# What you are asked to do:
Set down every entry once more, exactly as it appears.

# Data provided:
**config.mk**
```make
export PLATFORM = sky130hd
export DESIGN_NAME = rx_wr_tlp_sender
export DESIGN_NICKNAME = d
export VERILOG_FILES = /design/src/rtl/rx_wr_tlp_sender_pkg.sv /design/src/rtl/rx_wr_tlp_sender_mwr_hdr_gen.sv /design/src/rtl/rx_wr_tlp_sender.sv
export SDC_FILE = /design/constraint.sdc
export NUM_CORES = 1
export LEC_CHECK = 0
export ABC_CLOCK_PERIOD_IN_PS = 2500
export BUFFER_PORTS_ARGS = -buffer_cell sky130_fd_sc_hd__buf_2
export CAP_MARGIN = 20
export CORE_UTILIZATION = 53
export CTS_CLUSTER_DIAMETER = 50
export DETAILED_ROUTE_END_ITERATION = 6
export PLACE_DENSITY = 0.88
export RECOVER_POWER = 25
export SYNTH_ARGS = -nofsm -noshare
export SYNTH_HDL_FRONTEND = slang
export SYNTH_SLANG_ARGS = --single-unit
export TNS_END_PERCENT = 10
```
**constraint.sdc**
```tcl
create_clock -name trn_clk -period 2.5 [get_ports trn_clk]
set_input_delay 0.5 -clock trn_clk [delete_from_list [all_inputs] [get_ports trn_clk]]
set_output_delay 0.5 -clock trn_clk [all_outputs]
set_load 0.03 [all_outputs]
```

# Written answer:
**config.mk**
```make
export PLATFORM = sky130hd
export DESIGN_NAME = rx_wr_tlp_sender
export DESIGN_NICKNAME = d
export VERILOG_FILES = /design/src/rtl/rx_wr_tlp_sender_pkg.sv /design/src/rtl/rx_wr_tlp_sender_mwr_hdr_gen.sv /design/src/rtl/rx_wr_tlp_sender.sv
export SDC_FILE = /design/constraint.sdc
export NUM_CORES = 1
export LEC_CHECK = 0
export ABC_CLOCK_PERIOD_IN_PS = 2500
export BUFFER_PORTS_ARGS = -buffer_cell sky130_fd_sc_hd__buf_2
export CAP_MARGIN = 20
export CORE_UTILIZATION = 53
export CTS_CLUSTER_DIAMETER = 50
export DETAILED_ROUTE_END_ITERATION = 6
export PLACE_DENSITY = 0.88
export RECOVER_POWER = 25
export SYNTH_ARGS = -nofsm -noshare
export SYNTH_HDL_FRONTEND = slang
export SYNTH_SLANG_ARGS = --single-unit
export TNS_END_PERCENT = 10
```
**constraint.sdc**
```tcl
create_clock -name trn_clk -period 2.5 [get_ports trn_clk]
set_input_delay 0.5 -clock trn_clk [delete_from_list [all_inputs] [get_ports trn_clk]]
set_output_delay 0.5 -clock trn_clk [all_outputs]
set_load 0.03 [all_outputs]
```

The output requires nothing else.